Ignacio Camacho-ABC

  • Simpatizar con Trump se ha vuelto algo complicado para quienes observan la realidad bajo un prisma de prejuicios binarios

Muchos trumpistas españoles andan estos días perplejos, descolocados. Les encantó el discurso de Vance sobre la blandura europea pero les cuesta entender el entreguismo en el conflicto ucraniano. Ser trumpista en España tiene algo de vocación melancólica porque, al margen de lo poco que le importamos al magnate, aquí no es posible votarlo y los más entusiastas han de conformarse con algún sucedáneo. En todo caso, el trumpismo hispano –el sociológico, el que no milita en ninguna formación política– no es en su mayoría prorruso aunque Vox haya decidido aliarse con los títeres putinianos del grupo de Visegrado, y por tanto se siente confundido ante la evidente pinza Moscú-Washington.
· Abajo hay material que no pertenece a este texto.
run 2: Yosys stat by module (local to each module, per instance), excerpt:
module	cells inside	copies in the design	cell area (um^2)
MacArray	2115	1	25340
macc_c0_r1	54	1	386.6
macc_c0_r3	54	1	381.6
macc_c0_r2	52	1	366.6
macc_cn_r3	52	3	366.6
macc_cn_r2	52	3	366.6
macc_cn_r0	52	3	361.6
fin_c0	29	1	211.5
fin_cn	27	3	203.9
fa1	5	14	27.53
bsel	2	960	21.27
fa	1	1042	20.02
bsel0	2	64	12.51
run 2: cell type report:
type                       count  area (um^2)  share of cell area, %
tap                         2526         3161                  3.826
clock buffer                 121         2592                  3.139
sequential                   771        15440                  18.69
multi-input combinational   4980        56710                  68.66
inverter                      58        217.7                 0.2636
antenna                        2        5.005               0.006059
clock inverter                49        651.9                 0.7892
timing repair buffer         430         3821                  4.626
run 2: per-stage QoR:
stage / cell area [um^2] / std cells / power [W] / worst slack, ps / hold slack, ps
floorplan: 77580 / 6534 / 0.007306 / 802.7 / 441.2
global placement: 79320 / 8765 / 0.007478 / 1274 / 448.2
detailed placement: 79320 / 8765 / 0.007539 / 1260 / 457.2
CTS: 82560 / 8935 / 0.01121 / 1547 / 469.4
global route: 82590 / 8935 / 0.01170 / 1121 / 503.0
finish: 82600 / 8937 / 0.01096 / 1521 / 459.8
Puede aceptar, y de hecho acepta, que la Casa Blanca se desentienda de la OTAN, incluso que quiera montar en Gaza un ‘resort’ inmobiliario, pero no alcanza a comprender que el hombre al que considera ejemplo de liderazgo culpe de la guerra a Zelenski –por resistirse a la invasión en vez de rendirse con los brazos en alto– y lo trate de dictador mientras blanquea a Putin como interlocutor democrático. Eso cruje las costuras mentales de unos votantes que llevan tres años convencidos de que el presidente de Ucrania es un verdadero héroe contemporáneo al que debe ayudar cualquier Gobierno civilizado. Es lo que sucede cuando uno trata de encajar el mundo en un esquema de buenos y malos: que la realidad no se deja encasillar en prejuicios binarios. Y aún no han comenzado a verse los efectos de los aranceles a los productos nacionales en el mercado americano.
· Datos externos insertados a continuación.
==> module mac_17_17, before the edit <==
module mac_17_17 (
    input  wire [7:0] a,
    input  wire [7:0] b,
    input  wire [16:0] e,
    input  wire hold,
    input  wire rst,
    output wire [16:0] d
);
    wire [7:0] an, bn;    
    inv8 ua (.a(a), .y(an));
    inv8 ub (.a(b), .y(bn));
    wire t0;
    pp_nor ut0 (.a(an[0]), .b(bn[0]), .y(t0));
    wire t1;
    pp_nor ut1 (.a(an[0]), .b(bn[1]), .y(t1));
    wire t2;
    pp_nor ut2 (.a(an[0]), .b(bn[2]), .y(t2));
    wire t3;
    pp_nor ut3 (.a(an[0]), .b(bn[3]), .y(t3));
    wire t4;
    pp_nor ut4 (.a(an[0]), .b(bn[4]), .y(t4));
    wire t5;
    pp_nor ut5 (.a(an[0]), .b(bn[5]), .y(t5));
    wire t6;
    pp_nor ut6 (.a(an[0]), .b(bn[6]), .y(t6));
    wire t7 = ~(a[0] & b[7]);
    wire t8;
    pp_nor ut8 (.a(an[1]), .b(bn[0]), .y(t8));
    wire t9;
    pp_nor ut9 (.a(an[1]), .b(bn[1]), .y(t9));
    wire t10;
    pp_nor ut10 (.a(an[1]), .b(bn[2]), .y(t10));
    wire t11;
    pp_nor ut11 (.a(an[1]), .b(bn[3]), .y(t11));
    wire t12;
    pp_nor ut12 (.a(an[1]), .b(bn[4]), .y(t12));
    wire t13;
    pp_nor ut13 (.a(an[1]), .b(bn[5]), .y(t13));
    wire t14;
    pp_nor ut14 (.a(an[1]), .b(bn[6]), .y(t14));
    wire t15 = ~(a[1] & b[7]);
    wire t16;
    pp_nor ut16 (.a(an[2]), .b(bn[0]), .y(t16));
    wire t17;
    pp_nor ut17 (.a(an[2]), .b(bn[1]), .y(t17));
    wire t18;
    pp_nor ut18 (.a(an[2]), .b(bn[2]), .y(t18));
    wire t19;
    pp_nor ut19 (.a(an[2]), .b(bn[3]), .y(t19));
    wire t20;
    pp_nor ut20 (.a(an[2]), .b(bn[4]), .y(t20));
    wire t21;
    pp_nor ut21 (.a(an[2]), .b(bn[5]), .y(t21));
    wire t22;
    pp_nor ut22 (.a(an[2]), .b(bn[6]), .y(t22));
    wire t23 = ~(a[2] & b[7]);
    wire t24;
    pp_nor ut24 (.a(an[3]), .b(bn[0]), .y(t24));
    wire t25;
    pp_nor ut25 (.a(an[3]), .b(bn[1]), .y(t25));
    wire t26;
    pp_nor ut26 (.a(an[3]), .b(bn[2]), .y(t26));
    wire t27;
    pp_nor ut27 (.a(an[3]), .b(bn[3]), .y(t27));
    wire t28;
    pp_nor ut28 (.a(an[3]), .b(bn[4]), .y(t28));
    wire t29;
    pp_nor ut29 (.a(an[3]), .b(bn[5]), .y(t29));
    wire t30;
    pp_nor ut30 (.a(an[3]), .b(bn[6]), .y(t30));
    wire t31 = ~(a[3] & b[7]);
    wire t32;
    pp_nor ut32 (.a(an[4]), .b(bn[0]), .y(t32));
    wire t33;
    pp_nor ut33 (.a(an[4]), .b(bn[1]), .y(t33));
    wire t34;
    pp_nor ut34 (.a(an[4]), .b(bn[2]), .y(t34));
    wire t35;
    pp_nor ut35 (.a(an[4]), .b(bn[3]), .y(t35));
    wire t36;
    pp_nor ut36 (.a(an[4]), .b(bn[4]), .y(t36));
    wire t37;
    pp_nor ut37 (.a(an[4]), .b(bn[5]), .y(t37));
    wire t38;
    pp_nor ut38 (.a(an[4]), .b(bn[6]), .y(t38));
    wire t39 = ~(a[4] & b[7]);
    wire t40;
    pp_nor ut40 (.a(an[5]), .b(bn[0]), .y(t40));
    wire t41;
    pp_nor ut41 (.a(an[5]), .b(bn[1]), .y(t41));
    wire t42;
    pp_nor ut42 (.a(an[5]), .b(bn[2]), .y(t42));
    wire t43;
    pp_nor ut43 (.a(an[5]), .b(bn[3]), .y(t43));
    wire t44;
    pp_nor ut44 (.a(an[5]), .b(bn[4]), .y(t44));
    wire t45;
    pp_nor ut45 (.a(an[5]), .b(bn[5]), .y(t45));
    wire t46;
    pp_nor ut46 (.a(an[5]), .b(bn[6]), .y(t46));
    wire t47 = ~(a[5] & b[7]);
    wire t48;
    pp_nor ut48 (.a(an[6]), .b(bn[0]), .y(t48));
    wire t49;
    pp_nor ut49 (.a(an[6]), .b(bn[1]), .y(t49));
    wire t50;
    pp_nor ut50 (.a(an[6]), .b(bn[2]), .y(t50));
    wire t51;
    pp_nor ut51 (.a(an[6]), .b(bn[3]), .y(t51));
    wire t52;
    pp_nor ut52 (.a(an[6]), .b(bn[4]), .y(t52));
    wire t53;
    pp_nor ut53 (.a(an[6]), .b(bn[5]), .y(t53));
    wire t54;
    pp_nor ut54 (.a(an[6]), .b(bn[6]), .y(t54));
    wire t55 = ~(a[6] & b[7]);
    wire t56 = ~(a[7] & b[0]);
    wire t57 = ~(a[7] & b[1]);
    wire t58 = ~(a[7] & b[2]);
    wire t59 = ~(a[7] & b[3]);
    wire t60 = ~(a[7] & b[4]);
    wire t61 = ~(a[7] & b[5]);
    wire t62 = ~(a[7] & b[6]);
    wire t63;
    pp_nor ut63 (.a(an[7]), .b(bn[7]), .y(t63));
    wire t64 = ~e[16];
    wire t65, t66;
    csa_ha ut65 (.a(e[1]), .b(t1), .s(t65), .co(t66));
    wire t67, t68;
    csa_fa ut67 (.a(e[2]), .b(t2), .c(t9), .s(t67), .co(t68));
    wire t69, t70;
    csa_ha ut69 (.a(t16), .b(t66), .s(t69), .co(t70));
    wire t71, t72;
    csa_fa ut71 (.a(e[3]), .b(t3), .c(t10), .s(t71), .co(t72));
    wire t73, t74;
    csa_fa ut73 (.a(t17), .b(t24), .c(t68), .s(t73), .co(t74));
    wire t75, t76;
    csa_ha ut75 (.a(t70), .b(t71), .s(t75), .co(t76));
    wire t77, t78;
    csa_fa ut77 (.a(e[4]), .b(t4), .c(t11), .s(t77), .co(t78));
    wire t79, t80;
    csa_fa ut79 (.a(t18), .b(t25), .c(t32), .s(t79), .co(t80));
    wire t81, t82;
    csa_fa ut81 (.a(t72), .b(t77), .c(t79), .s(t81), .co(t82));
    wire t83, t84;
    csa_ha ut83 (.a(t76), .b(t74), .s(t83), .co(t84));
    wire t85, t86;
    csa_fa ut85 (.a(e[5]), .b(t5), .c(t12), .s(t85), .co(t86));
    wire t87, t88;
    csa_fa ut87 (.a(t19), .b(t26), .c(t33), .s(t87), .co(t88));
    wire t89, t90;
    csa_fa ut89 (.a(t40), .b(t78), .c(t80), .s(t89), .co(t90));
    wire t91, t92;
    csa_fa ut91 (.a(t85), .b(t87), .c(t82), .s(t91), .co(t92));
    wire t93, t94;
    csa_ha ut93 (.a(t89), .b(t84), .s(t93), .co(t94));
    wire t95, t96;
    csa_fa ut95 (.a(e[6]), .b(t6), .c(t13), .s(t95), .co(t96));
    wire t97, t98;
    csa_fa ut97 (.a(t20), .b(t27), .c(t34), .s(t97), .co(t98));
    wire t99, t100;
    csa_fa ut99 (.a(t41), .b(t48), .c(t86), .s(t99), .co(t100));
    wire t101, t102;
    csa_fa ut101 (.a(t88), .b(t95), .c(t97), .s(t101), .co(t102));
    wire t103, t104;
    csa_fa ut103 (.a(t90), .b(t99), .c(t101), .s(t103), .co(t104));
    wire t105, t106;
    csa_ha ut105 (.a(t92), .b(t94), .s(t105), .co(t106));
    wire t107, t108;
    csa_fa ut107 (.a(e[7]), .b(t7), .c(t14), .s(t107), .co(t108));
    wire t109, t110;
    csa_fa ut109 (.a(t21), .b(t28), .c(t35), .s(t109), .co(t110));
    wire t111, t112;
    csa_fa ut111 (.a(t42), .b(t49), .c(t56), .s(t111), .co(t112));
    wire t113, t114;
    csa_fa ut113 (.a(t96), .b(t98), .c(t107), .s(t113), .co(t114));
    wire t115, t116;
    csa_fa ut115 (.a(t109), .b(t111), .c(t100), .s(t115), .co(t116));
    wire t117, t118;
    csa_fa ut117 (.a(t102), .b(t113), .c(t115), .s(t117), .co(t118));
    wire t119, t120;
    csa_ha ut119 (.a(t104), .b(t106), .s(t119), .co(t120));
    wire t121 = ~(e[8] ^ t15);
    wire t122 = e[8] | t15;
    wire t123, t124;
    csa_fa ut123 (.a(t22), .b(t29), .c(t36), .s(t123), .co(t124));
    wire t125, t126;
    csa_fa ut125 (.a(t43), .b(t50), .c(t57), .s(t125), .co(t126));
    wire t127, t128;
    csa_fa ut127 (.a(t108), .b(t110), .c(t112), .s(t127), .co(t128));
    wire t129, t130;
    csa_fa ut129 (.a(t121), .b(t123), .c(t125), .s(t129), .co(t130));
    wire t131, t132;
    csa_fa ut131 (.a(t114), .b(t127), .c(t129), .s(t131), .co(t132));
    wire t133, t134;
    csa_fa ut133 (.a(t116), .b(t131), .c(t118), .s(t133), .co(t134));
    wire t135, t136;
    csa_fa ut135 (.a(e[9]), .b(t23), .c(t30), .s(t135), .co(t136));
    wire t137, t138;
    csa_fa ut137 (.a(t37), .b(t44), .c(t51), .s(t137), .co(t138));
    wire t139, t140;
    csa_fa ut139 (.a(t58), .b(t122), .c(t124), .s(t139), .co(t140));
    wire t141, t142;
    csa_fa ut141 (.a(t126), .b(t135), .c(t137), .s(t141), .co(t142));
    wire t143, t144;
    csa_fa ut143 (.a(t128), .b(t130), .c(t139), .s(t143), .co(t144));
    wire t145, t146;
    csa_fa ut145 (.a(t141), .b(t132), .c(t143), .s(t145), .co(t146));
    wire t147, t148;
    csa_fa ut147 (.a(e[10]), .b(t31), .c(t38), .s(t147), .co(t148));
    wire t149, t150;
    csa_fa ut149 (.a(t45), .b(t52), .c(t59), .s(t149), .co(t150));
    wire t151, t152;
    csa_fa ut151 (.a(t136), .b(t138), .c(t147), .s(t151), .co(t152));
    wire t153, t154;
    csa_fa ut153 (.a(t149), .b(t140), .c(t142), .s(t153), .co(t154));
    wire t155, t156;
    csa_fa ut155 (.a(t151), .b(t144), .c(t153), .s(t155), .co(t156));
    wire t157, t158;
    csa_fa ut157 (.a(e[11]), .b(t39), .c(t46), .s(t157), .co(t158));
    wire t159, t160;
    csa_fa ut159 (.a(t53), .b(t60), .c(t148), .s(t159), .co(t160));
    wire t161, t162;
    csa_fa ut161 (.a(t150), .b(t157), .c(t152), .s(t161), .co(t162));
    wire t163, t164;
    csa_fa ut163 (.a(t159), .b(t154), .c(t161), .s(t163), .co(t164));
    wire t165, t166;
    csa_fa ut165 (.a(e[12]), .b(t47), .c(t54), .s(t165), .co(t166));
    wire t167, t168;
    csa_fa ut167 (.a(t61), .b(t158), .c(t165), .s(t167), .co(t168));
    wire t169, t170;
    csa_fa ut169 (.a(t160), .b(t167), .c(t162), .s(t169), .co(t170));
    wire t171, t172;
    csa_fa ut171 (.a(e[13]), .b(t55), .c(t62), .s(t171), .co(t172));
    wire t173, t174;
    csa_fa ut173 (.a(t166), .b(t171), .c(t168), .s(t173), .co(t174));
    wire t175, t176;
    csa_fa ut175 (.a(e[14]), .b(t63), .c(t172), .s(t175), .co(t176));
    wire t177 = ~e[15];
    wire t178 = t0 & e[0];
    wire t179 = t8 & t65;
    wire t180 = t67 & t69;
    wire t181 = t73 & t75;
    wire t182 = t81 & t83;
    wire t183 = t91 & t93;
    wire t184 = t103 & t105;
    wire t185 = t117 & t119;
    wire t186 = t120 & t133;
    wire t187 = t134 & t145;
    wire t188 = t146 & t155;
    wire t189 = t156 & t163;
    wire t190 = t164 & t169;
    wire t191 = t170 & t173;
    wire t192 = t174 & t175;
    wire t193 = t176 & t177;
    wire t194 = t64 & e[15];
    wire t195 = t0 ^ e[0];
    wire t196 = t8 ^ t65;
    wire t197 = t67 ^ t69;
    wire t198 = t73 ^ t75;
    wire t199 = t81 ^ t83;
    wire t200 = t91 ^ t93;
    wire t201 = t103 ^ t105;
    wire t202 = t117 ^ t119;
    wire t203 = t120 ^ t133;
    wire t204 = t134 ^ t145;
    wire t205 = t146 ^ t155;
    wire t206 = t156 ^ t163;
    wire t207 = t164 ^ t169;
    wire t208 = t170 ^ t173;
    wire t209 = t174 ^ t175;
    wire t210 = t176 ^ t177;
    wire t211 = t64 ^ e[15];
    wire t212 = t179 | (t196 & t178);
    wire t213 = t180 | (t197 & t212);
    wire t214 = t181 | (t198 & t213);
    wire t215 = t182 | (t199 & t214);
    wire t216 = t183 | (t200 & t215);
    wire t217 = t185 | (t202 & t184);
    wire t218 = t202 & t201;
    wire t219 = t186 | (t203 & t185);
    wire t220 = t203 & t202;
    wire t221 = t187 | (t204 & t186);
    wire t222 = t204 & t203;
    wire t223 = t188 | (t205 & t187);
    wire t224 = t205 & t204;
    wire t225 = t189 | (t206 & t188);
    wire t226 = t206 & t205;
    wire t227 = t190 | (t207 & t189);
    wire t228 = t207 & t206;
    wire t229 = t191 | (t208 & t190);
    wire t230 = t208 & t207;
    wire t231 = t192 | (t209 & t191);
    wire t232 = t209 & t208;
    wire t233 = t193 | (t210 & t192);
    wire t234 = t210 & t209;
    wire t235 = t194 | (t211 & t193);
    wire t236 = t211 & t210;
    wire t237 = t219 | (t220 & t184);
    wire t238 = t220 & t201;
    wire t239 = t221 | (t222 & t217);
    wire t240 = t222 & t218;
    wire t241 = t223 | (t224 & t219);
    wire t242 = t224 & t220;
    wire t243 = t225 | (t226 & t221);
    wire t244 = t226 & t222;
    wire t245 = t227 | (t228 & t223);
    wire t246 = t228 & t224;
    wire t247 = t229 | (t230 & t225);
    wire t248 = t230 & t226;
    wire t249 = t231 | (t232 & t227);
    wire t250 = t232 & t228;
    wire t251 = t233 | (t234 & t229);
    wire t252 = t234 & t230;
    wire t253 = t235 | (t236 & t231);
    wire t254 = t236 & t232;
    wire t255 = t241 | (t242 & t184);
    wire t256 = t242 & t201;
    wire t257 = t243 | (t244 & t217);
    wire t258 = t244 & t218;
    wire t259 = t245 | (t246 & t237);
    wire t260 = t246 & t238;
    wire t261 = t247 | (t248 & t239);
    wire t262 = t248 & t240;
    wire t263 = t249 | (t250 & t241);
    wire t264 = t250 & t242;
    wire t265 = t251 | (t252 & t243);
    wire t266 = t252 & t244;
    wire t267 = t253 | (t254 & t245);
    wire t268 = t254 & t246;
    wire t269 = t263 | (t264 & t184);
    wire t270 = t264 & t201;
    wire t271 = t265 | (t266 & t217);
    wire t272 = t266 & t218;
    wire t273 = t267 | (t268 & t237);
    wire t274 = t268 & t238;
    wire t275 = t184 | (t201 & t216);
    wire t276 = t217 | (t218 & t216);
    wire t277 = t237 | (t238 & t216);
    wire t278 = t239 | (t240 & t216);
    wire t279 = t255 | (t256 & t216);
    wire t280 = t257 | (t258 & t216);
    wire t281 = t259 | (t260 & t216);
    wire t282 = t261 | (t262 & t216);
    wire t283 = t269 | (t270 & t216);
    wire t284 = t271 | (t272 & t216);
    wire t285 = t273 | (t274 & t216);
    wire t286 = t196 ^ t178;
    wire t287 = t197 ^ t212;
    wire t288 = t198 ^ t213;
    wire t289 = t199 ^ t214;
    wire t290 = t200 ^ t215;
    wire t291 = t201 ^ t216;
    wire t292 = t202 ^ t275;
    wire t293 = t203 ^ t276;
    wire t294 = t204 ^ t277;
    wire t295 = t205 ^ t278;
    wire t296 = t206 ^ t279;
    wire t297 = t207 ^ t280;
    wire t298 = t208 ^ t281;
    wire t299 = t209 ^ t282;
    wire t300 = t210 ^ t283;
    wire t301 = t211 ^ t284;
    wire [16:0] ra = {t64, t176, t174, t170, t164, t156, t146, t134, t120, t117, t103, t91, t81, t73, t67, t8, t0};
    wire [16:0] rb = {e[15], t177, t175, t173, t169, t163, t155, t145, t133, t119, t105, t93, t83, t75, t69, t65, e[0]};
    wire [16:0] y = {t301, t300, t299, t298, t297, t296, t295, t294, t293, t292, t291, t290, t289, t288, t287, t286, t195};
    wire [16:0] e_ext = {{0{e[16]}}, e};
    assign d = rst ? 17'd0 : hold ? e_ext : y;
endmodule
Trump gusta a los conservadores por su estilo autoritario y por su éxito frente a la imposición doctrinaria de la cultura ‘woke’, palabra que por cierto está adquiriendo para cierta derecha el mismo significado comodín que la de ‘facha’ para la izquierda: una etiqueta trivial de descalificación genérica. Sin embargo, en el paquete de su programa hay muchas más ideas que la desarticulación de la servidumbre políticamente correcta. Y algunas son bastante polémicas, además de directamente perniciosas para quienes vivimos en esta Europa en crisis de valores y de dirigencia. El abandono de Ucrania es la punta, el principio, de una regresión geoestratégica que amenaza el paradigma de convivencia surgido de la posguerra y consolidado –¡¡bajo la tutela de Norteamérica!!– tras la caída del comunismo en los años noventa. Un modelo cuyo origen no es socialdemócrata sino liberal y democristiano, pero que en todo caso ha funcionado gracias a los consensos y al respeto a unas reglas que el presidente estadounidense pretende ahora cambiar mediante la lógica de la fuerza para volver a un sistema de reparto hegemónico entre grandes potencias. Y todos los demás quedamos fuera. Incluidos esos simpatizantes que tal vez empiecen a darse cuenta de que más allá de Sánchez hay un problema de ramificaciones bastante más complejas.